• Data to examine:
-------------------------
<file path="src/verilog/reset_cause_pkg.sv">
/*
 * Shared constants and carrier types for the reset-cause and start-up block.
 * Assumes a single core clock and register offsets decoded on a plain strobe port.
 */
package reset_cause_pkg;

    localparam int ADDR_W = 8;
    localparam int DATA_W = 8;
    localparam int PC_W = 15;
    localparam int IRQ_W = 6;

    // Register offsets.
    localparam logic [7:0] REG_POWER_CONTROL = 8'h00;
    localparam logic [7:0] REG_CORE_STATUS = 8'h04;
    localparam logic [7:0] REG_IRQ_STATUS = 8'h08;
    localparam logic [7:0] REG_IRQ_MASK = 8'h0C;
    localparam logic [7:0] REG_PIN_CONTROL = 8'h10;

    // Power control register layout, bit 5 unimplemented.
    typedef struct packed {
        logic stackOverflowFlag;
        logic stackUnderflowFlag;
        logic unused;
        logic watchdogResetFlagN;
        logic pinResetFlagN;
        logic resetInstrFlagN;
        logic powerOnFlagN;
        logic brownoutFlagN;
    } power_control_s;

    localparam logic [7:0] POWER_CONTROL_REG_POR_VALUE = 8'h1D;
    localparam logic [7:0] POWER_CONTROL_REG_WRITE_MASK = 8'hDF;

    // Core status register fields.
    localparam int TIMEOUT_BIT = 4;
    localparam int POWERDOWN_BIT = 3;

    // Pin control register fields.
    localparam int PULLUP_BIT = 0;
    localparam int PIN_LEVEL_BIT = 1;
    localparam int PIN_RESET_ON_BIT = 2;

    // Interrupt cause bit positions.
    localparam int IRQ_POWER = 0;
    localparam int IRQ_PIN = 1;
    localparam int IRQ_WATCHDOG = 2;
    localparam int IRQ_INSTR = 3;
    localparam int IRQ_STACK = 4;
    localparam int IRQ_WAKE = 5;

    localparam logic [PC_W-1:0] RESET_VECTOR = 15'h0000;
    localparam logic [PC_W-1:0] IRQ_VECTOR = 15'h0004;

    localparam int START_DELAY_CYC = 10;
    localparam int FILTER_CYC_DEFAULT = 4;
    localparam int PWRT_CYC_DEFAULT = 1024;

    typedef enum logic [1:0] {
        SEQ_POWER,
        SEQ_PIN_HOLD,
        SEQ_DELAY,
        SEQ_RUN
    } seq_e;

    typedef struct packed {
        logic load;
        logic [PC_W-1:0] value;
        logic push;
        logic [PC_W-1:0] pushAddr;
    } pc_cmd_s;

endpackage

</file>
<file path="src/verilog/reset_cause_startup_control.sv">
/*
 * Reset-cause recording and start-up sequencing for a small core.
 * Assumes core events are one-cycle pulses on the core clock; the reset pin,
 * brown-out level and programming-mode level are asynchronous.
 */
// The implementer's own choices: strobed register access and the placing of the registers.
`timescale 1ns/1ns
// What this block does
// - Pin reset on if enable or low-voltage programming.
// - Enabled low pin holds device in reset.
// - Short low glitches on pin are filtered.
// - Reset pin is never driven low.
// - Disabled pin is input, software pull-up.
// - Missed watchdog clear resets, marks timeout flags.
// - Reset instruction resets, clears its flag.
// - Stack fault resets when enabled, sets flag.
// - Programming exit behaves as power-on reset.
// - Power-up timer optional, active-low enable.
// - Start waits for timer and pin release.
// - Expired timer: run ten cycles after pin.
// - Brown-out updates cause flags as documented.
// - Power-on sets flags and vector zero.
// - Pin reset clears pin flag; in sleep it sets timeout, clears powerdown.
// - Watchdog wake continues at next address.
// - Interrupt wake continues, vectors if enabled.
module reset_cause_startup_control #(
    parameter int PwrtCycles = reset_cause_pkg::PWRT_CYC_DEFAULT,
    parameter int FilterCycles = reset_cause_pkg::FILTER_CYC_DEFAULT
) (
    // Clock, power-on reset and enable.
    input wire logic clock,
    input wire logic rst,
    input wire logic ce,
    // Configuration settings.
    input wire logic extResetPinEnable,
    input wire logic lowVoltageProgramEnable,
    input wire logic stackResetEnable,
    input wire logic powerupTimerEnableN,
    // External reset pin.
    input wire logic extResetPinIn,
    output logic extResetPinOut,
    output logic extResetPinOe,
    output logic extResetPullUp,
    // Analog and programming levels.
    input wire logic brownoutLevel,
    input wire logic programModeLevel,
    // Core events.
    input wire logic watchdogTimeout,
    input wire logic watchdogClearInstruction,
    input wire logic resetInstruction,
    input wire logic stackOverflow,
    input wire logic stackUnderflow,
    input wire logic sleepEnter,
    input wire logic sleeping,
    input wire logic irqWake,
    input wire logic globalIrqEnable,
    input wire logic [reset_cause_pkg::PC_W-1:0] pcCurrent,
    // Core control.
    output logic coreReset,
    output reset_cause_pkg::pc_cmd_s pcCmd,
    // Register port.
    input wire logic [reset_cause_pkg::ADDR_W-1:0] regAddr,
    input wire logic [reset_cause_pkg::DATA_W-1:0] regWdata,
    input wire logic regWrite,
    input wire logic regRead,
    output logic [reset_cause_pkg::DATA_W-1:0] regRdata,
    // Interrupt.
    output logic irq
);
    import reset_cause_pkg::*;

    localparam int FILT_W = $clog2(FilterCycles + 1);
    localparam int PWRT_W = $clog2(PwrtCycles + 1);
    localparam logic [FILT_W-1:0] FILT_LAST = FILT_W'(FilterCycles - 1);
    localparam logic [PWRT_W-1:0] PWRT_LAST = PWRT_W'(PwrtCycles - 1);
    localparam logic [3:0] DELAY_LAST = 4'(START_DELAY_CYC - 1);

    logic pinSync1_r, pinSync2_r, pinFilt_r;
    logic boSync1_r, boSync2_r, boPrev_r;
    logic pmSync1_r, pmSync2_r, pmPrev_r;
    logic [FILT_W-1:0] filtCnt_r;
    logic [PWRT_W-1:0] pwrtCnt_r;
    logic pwrtDone_r;
    logic [3:0] delayCnt_r;
    seq_e state_r, state_nxt;
    power_control_s power_control_reg_r;
    logic timeoutN_r, powerdownN_r;
    logic [IRQ_W-1:0] irqStatus_r, irqMask_r, irqEvents;
    logic pullUpSw_r;
    logic pinEnabled, pinLow, boRise, progExit, powerEvent;
    logic running, pinResetEv, wdtResetEv, instrResetEv, stackResetEv, restartEv;
    logic wdtWakeEv, irqWakeEv;
    logic pconWrite, irqStatusWrite;

    ////////////////////////////////////////////////////////////////////////////
    // Input synchronisers and pin filter.

    always_ff @(posedge clock or posedge rst) begin
        if (rst) begin
            pinSync1_r <= 1'b1;
            pinSync2_r <= 1'b1;
            boSync1_r <= 1'b0;
            boSync2_r <= 1'b0;
            boPrev_r <= 1'b0;
            pmSync1_r <= 1'b0;
            pmSync2_r <= 1'b0;
            pmPrev_r <= 1'b0;
        end else if (ce) begin
            pinSync1_r <= extResetPinIn;
            pinSync2_r <= pinSync1_r;
            boSync1_r <= brownoutLevel;
            boSync2_r <= boSync1_r;
            boPrev_r <= boSync2_r;
            pmSync1_r <= programModeLevel;
            pmSync2_r <= pmSync1_r;
            pmPrev_r <= pmSync2_r;
        end
    end

    // A level must differ for FilterCycles cycles in a row before it is taken.
    always_ff @(posedge clock or posedge rst) begin
        if (rst) begin
            filtCnt_r <= '0;
            pinFilt_r <= 1'b1;
        end else if (ce) begin
            if (pinSync2_r == pinFilt_r) begin
                filtCnt_r <= '0;
            end else if (filtCnt_r == FILT_LAST) begin
                filtCnt_r <= '0;
                pinFilt_r <= pinSync2_r;
            end else begin
                filtCnt_r <= filtCnt_r + 1'b1;
            end
        end
    end

    assign pinEnabled = extResetPinEnable | lowVoltageProgramEnable;
    assign pinLow = pinEnabled & ~pinFilt_r;
    // The pin is input only in every state.
    assign extResetPinOut = 1'b0;
    assign extResetPinOe = 1'b0;
    assign extResetPullUp = pinEnabled ? 1'b1 : pullUpSw_r;

    assign boRise = boSync2_r & ~boPrev_r;
    assign progExit = ~pmSync2_r & pmPrev_r;
    assign powerEvent = boRise | progExit;

    ////////////////////////////////////////////////////////////////////////////
    // Power-up timer, free of the pin.

    always_ff @(posedge clock or posedge rst) begin
        if (rst) begin
            pwrtCnt_r <= '0;
            pwrtDone_r <= 1'b0;
        end else if (ce) begin
            if (powerEvent || boSync2_r) begin
                pwrtCnt_r <= '0;
                pwrtDone_r <= 1'b0;
            end else if (powerupTimerEnableN) begin
                pwrtDone_r <= 1'b1;
            end else if (!pwrtDone_r) begin
                pwrtCnt_r <= pwrtCnt_r + 1'b1;
                pwrtDone_r <= (pwrtCnt_r == PWRT_LAST);
            end
        end
    end

    ////////////////////////////////////////////////////////////////////////////
    // Start-up sequencer.

    assign running = (state_r == SEQ_RUN);
    assign pinResetEv = running & pinLow;
    assign wdtResetEv = running & ~pinLow & watchdogTimeout & ~sleeping;
    assign instrResetEv = running & ~pinLow & resetInstruction;
    assign stackResetEv = running & ~pinLow & stackResetEnable & (stackOverflow | stackUnderflow);
    assign restartEv = wdtResetEv | instrResetEv | stackResetEv;
    assign wdtWakeEv = running & ~pinLow & watchdogTimeout & sleeping;
    assign irqWakeEv = running & ~pinLow & irqWake & sleeping & ~watchdogTimeout;

    always_comb begin
        state_nxt = state_r;
        case (state_r)
            SEQ_POWER: begin
                if (pwrtDone_r && !boSync2_r) begin
                    state_nxt = pinLow ? SEQ_PIN_HOLD : SEQ_RUN;
                end
            end
            SEQ_PIN_HOLD: begin
                if (!pinLow) begin
                    state_nxt = SEQ_DELAY;
                end
            end
            SEQ_DELAY: begin
                if (pinLow) begin
                    state_nxt = SEQ_PIN_HOLD;
                end else if (delayCnt_r == DELAY_LAST) begin
                    state_nxt = SEQ_RUN;
                end
            end
            SEQ_RUN: begin
                if (pinLow) begin
                    state_nxt = SEQ_PIN_HOLD;
                end else if (restartEv) begin
                    state_nxt = SEQ_DELAY;
                end
            end
            default: state_nxt = SEQ_POWER;
        endcase
        if (powerEvent || boSync2_r) begin
            state_nxt = SEQ_POWER;
        end
    end

    always_ff @(posedge clock or posedge rst) begin
        if (rst) begin
            state_r <= SEQ_POWER;
        end else if (ce) begin
            state_r <= state_nxt;
        end
    end

    always_ff @(posedge clock or posedge rst) begin
        if (rst) begin
            delayCnt_r <= '0;
        end else if (ce) begin
            delayCnt_r <= (state_r == SEQ_DELAY && !pinLow) ? delayCnt_r + 1'b1 : 4'h0;
        end
    end

    // Program counter commands: restart, next address, or interrupt vector.
    always_ff @(posedge clock or posedge rst) begin
        if (rst) begin
            pcCmd <= '0;
        end else if (ce) begin
            pcCmd <= '0;
            if (!running && state_nxt == SEQ_RUN) begin
                pcCmd.load <= 1'b1;
                pcCmd.value <= RESET_VECTOR;
            end else if (wdtWakeEv) begin
                pcCmd.load <= 1'b1;
                pcCmd.value <= pcCurrent + 1'b1;
            end else if (irqWakeEv) begin
                pcCmd.load <= 1'b1;
                pcCmd.value <= globalIrqEnable ? IRQ_VECTOR : pcCurrent + 1'b1;
                pcCmd.push <= globalIrqEnable;
                pcCmd.pushAddr <= pcCurrent + 1'b1;
            end
        end
    end

    assign coreReset = ~running;

    ////////////////////////////////////////////////////////////////////////////
    // Cause flags. Firmware writes land first so a same-cycle event wins.

    assign pconWrite = regWrite && regAddr == REG_POWER_CONTROL;

    always_ff @(posedge clock or posedge rst) begin
        if (rst) begin
            power_control_reg_r <= POWER_CONTROL_REG_POR_VALUE;
        end else if (ce) begin
            if (pconWrite) begin
                power_control_reg_r <= power_control_s'(regWdata & POWER_CONTROL_REG_WRITE_MASK);
            end
            if (progExit) begin
                power_control_reg_r <= POWER_CONTROL_REG_POR_VALUE;
            end else if (boRise) begin
                power_control_reg_r.stackOverflowFlag <= 1'b0;
                power_control_reg_r.stackUnderflowFlag <= 1'b0;
                power_control_reg_r.pinResetFlagN <= 1'b1;
                power_control_reg_r.resetInstrFlagN <= 1'b1;
                power_control_reg_r.brownoutFlagN <= 1'b0;
            end else begin
                // Flags not named by the cause keep their value.
                if (pinResetEv) power_control_reg_r.pinResetFlagN <= 1'b0;
                if (wdtResetEv) power_control_reg_r.watchdogResetFlagN <= 1'b0;
                if (instrResetEv) power_control_reg_r.resetInstrFlagN <= 1'b0;
                if (stackResetEv && stackOverflow) power_control_reg_r.stackOverflowFlag <= 1'b1;
                if (stackResetEv && stackUnderflow) power_control_reg_r.stackUnderflowFlag <= 1'b1;
            end
        end
    end

    always_ff @(posedge clock or posedge rst) begin
        if (rst) begin
            timeoutN_r <= 1'b1;
            powerdownN_r <= 1'b1;
        end else if (ce) begin
            if (powerEvent) begin
                timeoutN_r <= 1'b1;
                powerdownN_r <= 1'b1;
            end else if (pinResetEv && sleeping) begin
                timeoutN_r <= 1'b1;
                powerdownN_r <= 1'b0;
            end else if (wdtWakeEv) begin
                timeoutN_r <= 1'b0;
                powerdownN_r <= 1'b0;
            end else if (wdtResetEv) begin
                timeoutN_r <= 1'b0;
            end else if (irqWakeEv) begin
                timeoutN_r <= 1'b1;
                powerdownN_r <= 1'b0;
            end else if (watchdogClearInstruction) begin
                timeoutN_r <= 1'b1;
                powerdownN_r <= 1'b1;
            end else if (sleepEnter) begin
                timeoutN_r <= 1'b1;
                powerdownN_r <= 1'b0;
            end
        end
    end

    ////////////////////////////////////////////////////////////////////////////
    // Interrupt status, mask and register port.

    assign irqEvents = {wdtWakeEv | irqWakeEv, stackResetEv, instrResetEv, wdtResetEv,
        pinResetEv, powerEvent};
    assign irqStatusWrite = regWrite && regAddr == REG_IRQ_STATUS;

    always_ff @(posedge clock or posedge rst) begin
        if (rst) begin
            irqStatus_r <= '0;
            irqMask_r <= '0;
            pullUpSw_r <= 1'b0;
        end else if (ce) begin
            irqStatus_r <= (irqStatus_r & ~(irqStatusWrite ? regWdata[IRQ_W-1:0] : '0))
                | irqEvents;
            if (regWrite && regAddr == REG_IRQ_MASK) begin
                irqMask_r <= regWdata[IRQ_W-1:0];
            end
            if (regWrite && regAddr == REG_PIN_CONTROL) begin
                pullUpSw_r <= regWdata[PULLUP_BIT];
            end
        end
    end

    assign irq = |(irqStatus_r & irqMask_r);

    always_ff @(posedge clock or posedge rst) begin
        if (rst) begin
            regRdata <= '0;
        end else if (ce) begin
            regRdata <= '0;
            if (regRead) begin
                case (regAddr)
                    REG_POWER_CONTROL: regRdata <= power_control_reg_r;
                    REG_CORE_STATUS: begin
                        regRdata[TIMEOUT_BIT] <= timeoutN_r;
                        regRdata[POWERDOWN_BIT] <= powerdownN_r;
                    end
                    REG_IRQ_STATUS: regRdata <= DATA_W'(irqStatus_r);
                    REG_IRQ_MASK: regRdata <= DATA_W'(irqMask_r);
                    REG_PIN_CONTROL: begin
                        regRdata[PULLUP_BIT] <= pullUpSw_r;
                        regRdata[PIN_LEVEL_BIT] <= pinSync2_r;
                        regRdata[PIN_RESET_ON_BIT] <= pinEnabled;
                    end
                    default: regRdata <= '0;
                endcase
            end
        end
    end
endmodule
</file>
-------------------------
• What is expected: Copy every line from the records above that contains the string "extResetPinEnable".

• Solution to this exercise:
    input wire logic extResetPinEnable,
    assign pinEnabled = extResetPinEnable | lowVoltageProgramEnable;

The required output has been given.